> [RECORD EXTRACTS]
**src/aae_pkg.sv**
```systemverilog
package aae_pkg;
	// ----------------------------------------
	// register map (byte offsets)
	// ----------------------------------------
	localparam int ADDR_W = 8;
	localparam logic [ADDR_W-1:0] OFF_INSTR = 8'h00;
	localparam logic [ADDR_W-1:0] OFF_ACC = 8'h04;
	localparam logic [ADDR_W-1:0] OFF_STATUS = 8'h08;
	localparam logic [ADDR_W-1:0] OFF_MADDR = 8'h0C;
	localparam logic [ADDR_W-1:0] OFF_MDATA = 8'h10;
	// ----------------------------------------
	// widths and field positions
	// ----------------------------------------
	localparam int IW = 14;
	localparam int DW = 8;
	localparam int FW = 7;
	localparam int TOP_HI = 13;
	localparam int TOP_LO = 12;
	localparam int OP_HI = 11;
	localparam int OP_LO = 8;
	localparam int DEST_BIT = 7;
	localparam int F_HI = 6;
	localparam int K_HI = 7;
	localparam int NIB_HI = 3;
	localparam int C_OUT_BIT = 8;
	localparam int HC_OUT_BIT = 4;
	localparam int ST_C = 0;
	localparam int ST_HC = 1;
	localparam int ST_Z = 2;
	localparam int ST_BUSY = 3;
	// ----------------------------------------
	// encodings
	// ----------------------------------------
	localparam logic [1:0] TOP_BYTE_OPS = 2'h0;
	localparam logic [1:0] TOP_LIT_OPS = 2'h3;
	localparam logic [3:0] OP_ADD_REG = 4'h7;
	localparam logic [3:0] OP_AND_LIT = 4'h9;
	localparam logic [3:0] OP_AND_REG = 4'h5;
	localparam logic [1:0] RESP_OKAY = 2'h0;
	localparam logic [1:0] RESP_SLVERR = 2'h2;
	// ----------------------------------------
	// reset values
	// ----------------------------------------
	localparam logic [IW-1:0] INSTR_RST = 14'h0000;
	localparam logic [DW-1:0] ACC_RST = 8'h00;
	localparam logic [DW-1:0] ZERO_BYTE = 8'h00;
	localparam logic [FW-1:0] MADDR_RST = 7'h00;
	localparam logic [31:0] WORD_ZERO = 32'h0000_0000;
	// ----------------------------------------
	// types
	// ----------------------------------------
	typedef enum logic [4:0] {
		AAE_IDLE = 5'h01,
		AAE_DEC = 5'h02,
		AAE_READ = 5'h04,
		AAE_PROC = 5'h08,
		AAE_WRITE = 5'h10
	} aae_state_t;
	typedef enum logic [1:0] {
		AAE_K_NONE = 2'h0,
		AAE_K_ADD = 2'h1,
		AAE_K_ANDL = 2'h2,
		AAE_K_ANDR = 2'h3
	} aae_kind_t;
endpackage

```
**src/aae_regfile.sv**
```systemverilog
`timescale 1ns/1ps
module aae_regfile #(
	parameter int DEPTH_W = 7,
	parameter int DATA_W = 8
) (
	// clock
	input wire logic clk,
	// write port
	input wire logic we,
	input wire logic [DEPTH_W-1:0] waddr,
	input wire logic [DATA_W-1:0] wdata,
	// read port, data one cycle after address
	input wire logic [DEPTH_W-1:0] raddr,
	output logic [DATA_W-1:0] rdata
);
	logic [DATA_W-1:0] mem [0:(1<<DEPTH_W)-1];

	always_ff @(posedge clk) begin
		if (we) begin
			mem[waddr] <= wdata;
		end
		rdata <= mem[raddr];
	end
endmodule

```
**src/aae_core.sv**
```systemverilog
// Our own choices: the register addresses and the AXI4-Lite slave port.
`timescale 1ns/1ps
module aae_core
	import aae_pkg::*;
(
	// clock and reset
	input wire logic sys_clk,
	input wire logic reset,
	// axi4-lite write address
	input wire logic [ADDR_W-1:0] s_axi_awaddr,
	input wire logic s_axi_awvalid,
	output logic s_axi_awready,
	// axi4-lite write data
	input wire logic [31:0] s_axi_wdata,
	input wire logic [3:0] s_axi_wstrb,
	input wire logic s_axi_wvalid,
	output logic s_axi_wready,
	// axi4-lite write response
	output logic [1:0] s_axi_bresp,
	output logic s_axi_bvalid,
	input wire logic s_axi_bready,
	// axi4-lite read address
	input wire logic [ADDR_W-1:0] s_axi_araddr,
	input wire logic s_axi_arvalid,
	output logic s_axi_arready,
	// axi4-lite read data
	output logic [31:0] s_axi_rdata,
	output logic [1:0] s_axi_rresp,
	output logic s_axi_rvalid,
	input wire logic s_axi_rready
);
	// ----------------------------------------
	// state
	// ----------------------------------------
	aae_state_t state_r, state_nxt;
	aae_kind_t kind_r, kind_nxt;
	logic [IW-1:0] instr_r, instr_nxt;
	logic [DW-1:0] acc_r, acc_nxt;
	logic c_r, c_nxt, hc_r, hc_nxt, z_r, z_nxt;
	logic [FW-1:0] maddr_r, maddr_nxt;
	logic [DW-1:0] res_r, res_nxt;
	logic rc_r, rc_nxt, rhc_r, rhc_nxt;
	logic aw_hold_r, aw_hold_nxt, w_hold_r, w_hold_nxt;
	logic [ADDR_W-1:0] awaddr_r, awaddr_nxt;
	logic [31:0] wdata_r, wdata_nxt;
	logic [3:0] wstrb_r, wstrb_nxt;
	logic bvalid_r, bvalid_nxt, rvalid_r, rvalid_nxt, rwait_r, rwait_nxt;
	logic [1:0] bresp_r, bresp_nxt, rresp_r, rresp_nxt;
	logic [31:0] rdata_r, rdata_nxt;

	// ----------------------------------------
	// register file
	// ----------------------------------------
	logic mem_we;
	logic [FW-1:0] mem_waddr, mem_raddr;
	logic [DW-1:0] mem_wdata, mem_q;

	aae_regfile #(.DEPTH_W(FW), .DATA_W(DW)) u_regfile (
		.clk(sys_clk),
		.we(mem_we),
		.waddr(mem_waddr),
		.wdata(mem_wdata),
		.raddr(mem_raddr),
		.rdata(mem_q)
	);

	// ----------------------------------------
	// decoded fields
	// ----------------------------------------
	logic idle;
	logic dest_reg;
	logic [FW-1:0] f_addr;
	logic [DW-1:0] operand;
	logic [C_OUT_BIT:0] sum9;
	logic [HC_OUT_BIT:0] sum5;
	logic do_wr, do_rd;
	logic [ADDR_W-1:2] wsel, rsel;
	logic [DW-1:0] status_byte;

	assign idle = (state_r == AAE_IDLE);
	assign dest_reg = instr_r[DEST_BIT];
	assign f_addr = instr_r[F_HI:0];
	assign status_byte = {4'h0, ~idle, z_r, hc_r, c_r};
	assign do_wr = aw_hold_r && w_hold_r && !bvalid_r && idle;
	assign do_rd = s_axi_arvalid && s_axi_arready;
	assign wsel = awaddr_r[ADDR_W-1:2];
	assign rsel = s_axi_araddr[ADDR_W-1:2];
	assign operand = (kind_r == AAE_K_ANDL) ? instr_r[K_HI:0] : mem_q;
	assign sum9 = {1'b0, acc_r} + {1'b0, operand};
	assign sum5 = {1'b0, acc_r[NIB_HI:0]} + {1'b0, operand[NIB_HI:0]};

	// ----------------------------------------
	// register file ports
	// ----------------------------------------
	assign mem_raddr = idle ? maddr_r : f_addr;
	assign mem_we = (do_wr && wsel == OFF_MDATA[ADDR_W-1:2] && wstrb_r[0])
		|| (state_r == AAE_WRITE && dest_reg && kind_r != AAE_K_NONE && kind_r != AAE_K_ANDL);
	assign mem_waddr = idle ? maddr_r : f_addr;
	assign mem_wdata = idle ? wdata_r[DW-1:0] : res_r;

	// ----------------------------------------
	// bus handshakes
	// ----------------------------------------
	assign s_axi_awready = !aw_hold_r;
	assign s_axi_wready = !w_hold_r;
	assign s_axi_arready = !rvalid_r && !rwait_r && idle;
	assign s_axi_bvalid = bvalid_r;
	assign s_axi_bresp = bresp_r;
	assign s_axi_rvalid = rvalid_r;
	assign s_axi_rresp = rresp_r;
	assign s_axi_rdata = rdata_r;

	// ----------------------------------------
	// next state
	// ----------------------------------------
	always_comb begin
		state_nxt = state_r;
		kind_nxt = kind_r;
		instr_nxt = instr_r;
		acc_nxt = acc_r;
		c_nxt = c_r;
		hc_nxt = hc_r;
		z_nxt = z_r;
		maddr_nxt = maddr_r;
		res_nxt = res_r;
		rc_nxt = rc_r;
		rhc_nxt = rhc_r;
		aw_hold_nxt = aw_hold_r;
		awaddr_nxt = awaddr_r;
		w_hold_nxt = w_hold_r;
		wdata_nxt = wdata_r;
		wstrb_nxt = wstrb_r;
		bvalid_nxt = bvalid_r;
		bresp_nxt = bresp_r;
		rvalid_nxt = rvalid_r;
		rwait_nxt = rwait_r;
		rresp_nxt = rresp_r;
		rdata_nxt = rdata_r;

		// instruction sequencer, one phase per clock
		case (state_r)
			AAE_IDLE: begin
			end
			AAE_DEC: begin
				kind_nxt = AAE_K_NONE;
				if (instr_r[TOP_HI:TOP_LO] == TOP_BYTE_OPS && instr_r[OP_HI:OP_LO] == OP_ADD_REG) begin
					kind_nxt = AAE_K_ADD;
				end
				if (instr_r[TOP_HI:TOP_LO] == TOP_BYTE_OPS && instr_r[OP_HI:OP_LO] == OP_AND_REG) begin
					kind_nxt = AAE_K_ANDR;
				end
				if (instr_r[TOP_HI:TOP_LO] == TOP_LIT_OPS && instr_r[OP_HI:OP_LO] == OP_AND_LIT) begin
					kind_nxt = AAE_K_ANDL;
				end
				state_nxt = AAE_READ;
			end
			AAE_READ: begin
				state_nxt = AAE_PROC;
			end
			AAE_PROC: begin
				if (kind_r == AAE_K_ADD) begin
					res_nxt = sum9[DW-1:0];
				end else begin
					res_nxt = acc_r & operand;
				end
				rc_nxt = sum9[C_OUT_BIT];
				rhc_nxt = sum5[HC_OUT_BIT];
				state_nxt = AAE_WRITE;
			end
			AAE_WRITE: begin
				if (kind_r != AAE_K_NONE) begin
					z_nxt = (res_r == ZERO_BYTE);
					if (kind_r == AAE_K_ADD) begin
						c_nxt = rc_r;
						hc_nxt = rhc_r;
					end
					// and-type results keep carry flags
					if (kind_r == AAE_K_ANDL || !dest_reg) begin
						acc_nxt = res_r;
					end
				end
				state_nxt = AAE_IDLE;
			end
			default: begin
				state_nxt = AAE_IDLE;
			end
		endcase

		// write channel capture
		if (s_axi_awvalid && s_axi_awready) begin
			aw_hold_nxt = 1'b1;
			awaddr_nxt = s_axi_awaddr;
		end
		if (s_axi_wvalid && s_axi_wready) begin
			w_hold_nxt = 1'b1;
			wdata_nxt = s_axi_wdata;
			wstrb_nxt = s_axi_wstrb;
		end
		if (s_axi_bvalid && s_axi_bready) begin
			bvalid_nxt = 1'b0;
		end

		// register write, only between instructions
		if (do_wr) begin
			aw_hold_nxt = 1'b0;
			w_hold_nxt = 1'b0;
			bvalid_nxt = 1'b1;
			bresp_nxt = RESP_OKAY;
			if (awaddr_r[1:0] != 2'h0 || awaddr_r > OFF_MDATA) begin
				bresp_nxt = RESP_SLVERR;
			end else begin
				case (wsel)
					OFF_INSTR[ADDR_W-1:2]: begin
						if (wstrb_r[0]) begin
							instr_nxt[DW-1:0] = wdata_r[DW-1:0];
						end
						if (wstrb_r[1]) begin
							instr_nxt[IW-1:DW] = wdata_r[IW-1:DW];
						end
						state_nxt = AAE_DEC;
					end
					OFF_ACC[ADDR_W-1:2]: begin
						if (wstrb_r[0]) begin
							acc_nxt = wdata_r[DW-1:0];
						end
					end
					OFF_STATUS[ADDR_W-1:2]: begin
						if (wstrb_r[0]) begin
							c_nxt = wdata_r[ST_C];
							hc_nxt = wdata_r[ST_HC];
							z_nxt = wdata_r[ST_Z];
						end
					end
					OFF_MADDR[ADDR_W-1:2]: begin
						if (wstrb_r[0]) begin
							maddr_nxt = wdata_r[FW-1:0];
						end
					end
					default: begin
					end
				endcase
			end
		end

		// read channel
		if (s_axi_rvalid && s_axi_rready) begin
			rvalid_nxt = 1'b0;
		end
		if (rwait_r) begin
			rwait_nxt = 1'b0;
			rvalid_nxt = 1'b1;
			rdata_nxt = {24'h00_0000, mem_q};
		end
		if (do_rd) begin
			rresp_nxt = RESP_OKAY;
			rdata_nxt = WORD_ZERO;
			rvalid_nxt = 1'b1;
			if (s_axi_araddr[1:0] != 2'h0 || s_axi_araddr > OFF_MDATA) begin
				rresp_nxt = RESP_SLVERR;
			end else begin
				case (rsel)
					OFF_INSTR[ADDR_W-1:2]: rdata_nxt = {18'h0_0000, instr_r};
					OFF_ACC[ADDR_W-1:2]: rdata_nxt = {24'h00_0000, acc_r};
					OFF_STATUS[ADDR_W-1:2]: rdata_nxt = {24'h00_0000, status_byte};
					OFF_MADDR[ADDR_W-1:2]: rdata_nxt = {25'h000_0000, maddr_r};
					OFF_MDATA[ADDR_W-1:2]: begin
						rvalid_nxt = 1'b0;
						rwait_nxt = 1'b1;
					end
					default: begin
					end
				endcase
			end
		end
	end

	// ----------------------------------------
	// registers
	// ----------------------------------------
	always_ff @(posedge sys_clk or posedge reset) begin
		if (reset) begin
			state_r <= AAE_IDLE;
			kind_r <= AAE_K_NONE;
			instr_r <= INSTR_RST;
			acc_r <= ACC_RST;
			c_r <= 1'b0;
			hc_r <= 1'b0;
			z_r <= 1'b0;
			maddr_r <= MADDR_RST;
			res_r <= ZERO_BYTE;
			rc_r <= 1'b0;
			rhc_r <= 1'b0;
			aw_hold_r <= 1'b0;
			awaddr_r <= OFF_INSTR;
			w_hold_r <= 1'b0;
			wdata_r <= WORD_ZERO;
			wstrb_r <= 4'h0;
			bvalid_r <= 1'b0;
			bresp_r <= RESP_OKAY;
			rvalid_r <= 1'b0;
			rwait_r <= 1'b0;
			rresp_r <= RESP_OKAY;
			rdata_r <= WORD_ZERO;
		end else begin
			state_r <= state_nxt;
			kind_r <= kind_nxt;
			instr_r <= instr_nxt;
			acc_r <= acc_nxt;
			c_r <= c_nxt;
			hc_r <= hc_nxt;
			z_r <= z_nxt;
			maddr_r <= maddr_nxt;
			res_r <= res_nxt;
			rc_r <= rc_nxt;
			rhc_r <= rhc_nxt;
			aw_hold_r <= aw_hold_nxt;
			awaddr_r <= awaddr_nxt;
			w_hold_r <= w_hold_nxt;
			wdata_r <= wdata_nxt;
			wstrb_r <= wstrb_nxt;
			bvalid_r <= bvalid_nxt;
			bresp_r <= bresp_nxt;
			rvalid_r <= rvalid_nxt;
			rwait_r <= rwait_nxt;
			rresp_r <= rresp_nxt;
			rdata_r <= rdata_nxt;
		end
	end
endmodule

```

> [EXERCISE DIRECTIONS]
Every line of the listing that includes the word "operand" must be copied.

> [RESPONSE TO THE EXERCISE]
	logic [DW-1:0] operand;
	assign operand = (kind_r == AAE_K_ANDL) ? instr_r[K_HI:0] : mem_q;
	assign sum9 = {1'b0, acc_r} + {1'b0, operand};
	assign sum5 = {1'b0, acc_r[NIB_HI:0]} + {1'b0, operand[NIB_HI:0]};
					res_nxt = acc_r & operand;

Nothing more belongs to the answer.